Data provided below:

## config.mk

```make
export PLATFORM = sky130hd
export DESIGN_NAME = multicycle_control
export DESIGN_NICKNAME = d
export VERILOG_FILES = /design/src/rtl/multicycle_control.sv
export SDC_FILE = /design/constraint.sdc
export NUM_CORES = 1
export LEC_CHECK = 0
export CAP_MARGIN = 20
export CORE_ASPECT_RATIO = 1.1
export CORE_MARGIN = 4
export CORE_UTILIZATION = 39
export DETAILED_ROUTE_END_ITERATION = 8
export GPL_TIMING_DRIVEN = 1
export PLACE_DENSITY_LB_ADDON = 0.3
export SLEW_MARGIN = 10
export SYNTH_ARGS = -nofsm -noshare
export SYNTH_HDL_FRONTEND = slang
export SYNTH_SLANG_ARGS = --single-unit
```

## constraint.sdc

```tcl
create_clock -name clk -period 2.15 [get_ports clk]
set_clock_uncertainty 0.15 [all_clocks]
set_input_delay 0.5375 -clock clk [delete_from_list [all_inputs] [get_ports clk]]
set_output_delay 0.5375 -clock clk [all_outputs]
set_load 0.01 [all_outputs]
```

End of Data provided.

- [Problem requirements]:
Return the full data, every line of it, with nothing altered.

- [The completed task]:
## config.mk

```make
export PLATFORM = sky130hd
export DESIGN_NAME = multicycle_control
export DESIGN_NICKNAME = d
export VERILOG_FILES = /design/src/rtl/multicycle_control.sv
export SDC_FILE = /design/constraint.sdc
export NUM_CORES = 1
export LEC_CHECK = 0
export CAP_MARGIN = 20
export CORE_ASPECT_RATIO = 1.1
export CORE_MARGIN = 4
export CORE_UTILIZATION = 39
export DETAILED_ROUTE_END_ITERATION = 8
export GPL_TIMING_DRIVEN = 1
export PLACE_DENSITY_LB_ADDON = 0.3
export SLEW_MARGIN = 10
export SYNTH_ARGS = -nofsm -noshare
export SYNTH_HDL_FRONTEND = slang
export SYNTH_SLANG_ARGS = --single-unit
```

## constraint.sdc

```tcl
create_clock -name clk -period 2.15 [get_ports clk]
set_clock_uncertainty 0.15 [all_clocks]
set_input_delay 0.5375 -clock clk [delete_from_list [all_inputs] [get_ports clk]]
set_output_delay 0.5375 -clock clk [all_outputs]
set_load 0.01 [all_outputs]
```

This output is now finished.